What is being asked> Filter the records below, keeping only lines with the string "irqLive".

Supplied information>

===== src/hw/cxe_defs.vh =====
// Constants for the exception entry block
`ifndef CXE_DEFS_VH
`define CXE_DEFS_VH
`define CXE_VEC_W       6
`define CXE_VEC_RESET   6'h00
`define CXE_VEC_NMI     6'h07
`define CXE_VEC_TRAP0   6'h08
`define CXE_VEC_BREAK   6'h0C
`define CXE_VEC_IRQ0    6'h0E
`define CXE_NIRQ        16
`define CXE_IRQ_W       4
`define CXE_VTAB_DEPTH  16
`define CXE_RST_SEQ     3'h4
`endif


===== src/hw/cxe_vec_rom.v =====
// Vector number table for maskable sources, registered read
`timescale 1ns/10ps
`include "cxe_defs.vh"
module cxe_vec_rom (
  input  wire                  clk,
  input  wire [`CXE_IRQ_W-1:0] addr,
  output reg  [`CXE_VEC_W-1:0] data
);
  wire [`CXE_VEC_W-1:0] mem [0:`CXE_VTAB_DEPTH-1];
  genvar g;

  // Source index to vector number, fixed contents
  generate
    for (g = 0; g < `CXE_VTAB_DEPTH; g = g + 1) begin : gTab
      localparam [`CXE_VEC_W-1:0] IDX = g;
      assign mem[g] = `CXE_VEC_IRQ0 + IDX;
    end
  endgenerate

  // Registered read
  always @(posedge clk) begin
    data <= mem[addr];
  end
endmodule


===== src/hw/cxe_exception_entry.v =====
// Exception entry: reset, trap, NMI, break and maskable interrupts
`timescale 1ns/10ps
`include "cxe_defs.vh"
module cxe_exception_entry (
  input  wire                  clk,
  input  wire                  rstn,
  input  wire                  extResetPinN,
  input  wire                  wdtOverflow,
  input  wire                  trapExec,
  input  wire [1:0]            trapNum,
  input  wire                  nmiReq,
  input  wire                  breakReq,
  input  wire [`CXE_NIRQ-1:0]  irqReq,
  input  wire                  intMask,
  input  wire                  boundary,
  input  wire                  excAck,
  output reg                   coreReset,
  output reg                   excStart,
  output reg  [`CXE_VEC_W-1:0] excVector,
  output reg                   excIsReset,
  output reg                   excBusy,
  output reg  [`CXE_NIRQ-1:0]  irqAccept
);
  // Sequencer states
  localparam ST_IDLE  = 2'h0;
  localparam ST_RHOLD = 2'h1;
  localparam ST_RSEQ  = 2'h2;
  localparam ST_ROM   = 2'h3;

  // Registers and internal nets
  reg [1:0]            state_r;
  reg [1:0]            state_nxt;
  reg                  pinSync1_r;
  reg                  pinSync2_r;
  reg                  wdtSync1_r;
  reg                  wdtSync2_r;
  reg [2:0]            seqCnt_r;
  reg [`CXE_IRQ_W-1:0] romAddr_r;
  wire [`CXE_VEC_W-1:0] romData;
  wire                 resetAsserted;
  wire [`CXE_NIRQ-1:0] irqLive;
  wire                 anyIrq;
  reg  [`CXE_IRQ_W-1:0] irqIdx;
  wire [`CXE_NIRQ-1:0] acceptHot;
  genvar g;

  // Lowest index wins among maskable sources
  function [`CXE_IRQ_W-1:0] prioEnc;
    input [`CXE_NIRQ-1:0] req;
    integer j;
    begin
      prioEnc = {`CXE_IRQ_W{1'b0}};
      for (j = `CXE_NIRQ - 1; j >= 0; j = j - 1) begin
        if (req[j]) begin
          prioEnc = j[`CXE_IRQ_W-1:0];
        end
      end
    end
  endfunction

  // Pin and watchdog synchronisers
  always @(posedge clk) begin
    if (!rstn) begin
      pinSync1_r <= 1'b0;
      pinSync2_r <= 1'b0;
      wdtSync1_r <= 1'b0;
      wdtSync2_r <= 1'b0;
    end else begin
      pinSync1_r <= extResetPinN;
      pinSync2_r <= pinSync1_r;
      wdtSync1_r <= wdtOverflow;
      wdtSync2_r <= wdtSync1_r;
    end
  end

  assign resetAsserted = !pinSync2_r || wdtSync2_r;

  assign irqLive = intMask ? {`CXE_NIRQ{1'b0}} : irqReq;
  assign anyIrq  = |irqLive;

  always @* begin
    irqIdx = prioEnc(irqLive);
  end

  // Vector table lookup, addressed by the live pick so that the
  // word is ready in the cycle after the index is latched
  cxe_vec_rom uRom (
    .clk  (clk),
    .addr (irqIdx),
    .data (romData)
  );

  // One-hot accept strobe from the latched index
  generate
    for (g = 0; g < `CXE_NIRQ; g = g + 1) begin : gHot
      localparam [`CXE_IRQ_W-1:0] IDX = g;
      assign acceptHot[g] = (romAddr_r == IDX);
    end
  endgenerate

  // Next state
  always @* begin
    state_nxt = state_r;
    case (state_r)
      // Irq goes to lookup only when nothing stronger waits
      ST_IDLE: begin
        if (resetAsserted) begin
          state_nxt = ST_RHOLD;
        end else if (boundary && !excBusy && anyIrq && !nmiReq &&
                     !breakReq && !trapExec) begin
          state_nxt = ST_ROM;
        end
      end
      ST_RHOLD: begin
        if (!resetAsserted) begin
          state_nxt = ST_RSEQ;
        end
      end
      ST_RSEQ: begin
        if (resetAsserted) begin
          state_nxt = ST_RHOLD;
        end else if (seqCnt_r == `CXE_RST_SEQ) begin
          state_nxt = ST_IDLE;
        end
      end
      // Vector word lands here, then back to idle
      ST_ROM: begin
        state_nxt = resetAsserted ? ST_RHOLD : ST_IDLE;
      end
      default: state_nxt = ST_RHOLD;
    endcase
  end

  // Sequencer and outputs; reset dominates every branch
  // Entry pulse and accept strobe last one cycle
  always @(posedge clk) begin
    if (!rstn) begin
      state_r    <= ST_RHOLD;
      seqCnt_r   <= 3'h0;
      romAddr_r  <= {`CXE_IRQ_W{1'b0}};
      coreReset  <= 1'b1;
      excStart   <= 1'b0;
      excVector  <= `CXE_VEC_RESET;
      excIsReset <= 1'b0;
      excBusy    <= 1'b0;
      irqAccept  <= {`CXE_NIRQ{1'b0}};
    end else begin
      state_r   <= state_nxt;
      excStart  <= 1'b0;
      irqAccept <= {`CXE_NIRQ{1'b0}};
      // Core has fetched the vector
      if (excAck) begin
        excBusy <= 1'b0;
      end
      if (resetAsserted) begin
        coreReset  <= 1'b1;
        excBusy    <= 1'b0;
        excIsReset <= 1'b0;
        seqCnt_r   <= 3'h0;
      end else if (state_r == ST_RHOLD) begin
        coreReset  <= 1'b0;
        seqCnt_r   <= 3'h0;
      end else if (state_r == ST_RSEQ) begin
        // Fixed delay before the reset entry pulse
        seqCnt_r <= seqCnt_r + 3'h1;
        if (seqCnt_r == `CXE_RST_SEQ) begin
          excStart   <= 1'b1;
          excVector  <= `CXE_VEC_RESET;
          excIsReset <= 1'b1;
          excBusy    <= 1'b1;
        end
      end else if (state_r == ST_ROM) begin
        excStart   <= 1'b1;
        excVector  <= romData;
        excIsReset <= 1'b0;
        excBusy    <= 1'b1;
        irqAccept  <= acceptHot;
      end else if (boundary && !excBusy) begin
        excIsReset <= 1'b0;
        if (nmiReq) begin
          excStart  <= 1'b1;
          excVector <= `CXE_VEC_NMI;
          excBusy   <= 1'b1;
        end else if (trapExec) begin
          excStart  <= 1'b1;
          excVector <= `CXE_VEC_TRAP0 + {4'h0, trapNum};
          excBusy   <= 1'b1;
        end else if (breakReq) begin
          excStart  <= 1'b1;
          excVector <= `CXE_VEC_BREAK;
          excBusy   <= 1'b1;
        end else if (anyIrq) begin
          romAddr_r <= irqIdx;
        end
      end
    end
  end
endmodule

Response>
  wire [`CXE_NIRQ-1:0] irqLive;
  assign irqLive = intMask ? {`CXE_NIRQ{1'b0}} : irqReq;
  assign anyIrq  = |irqLive;
    irqIdx = prioEnc(irqLive);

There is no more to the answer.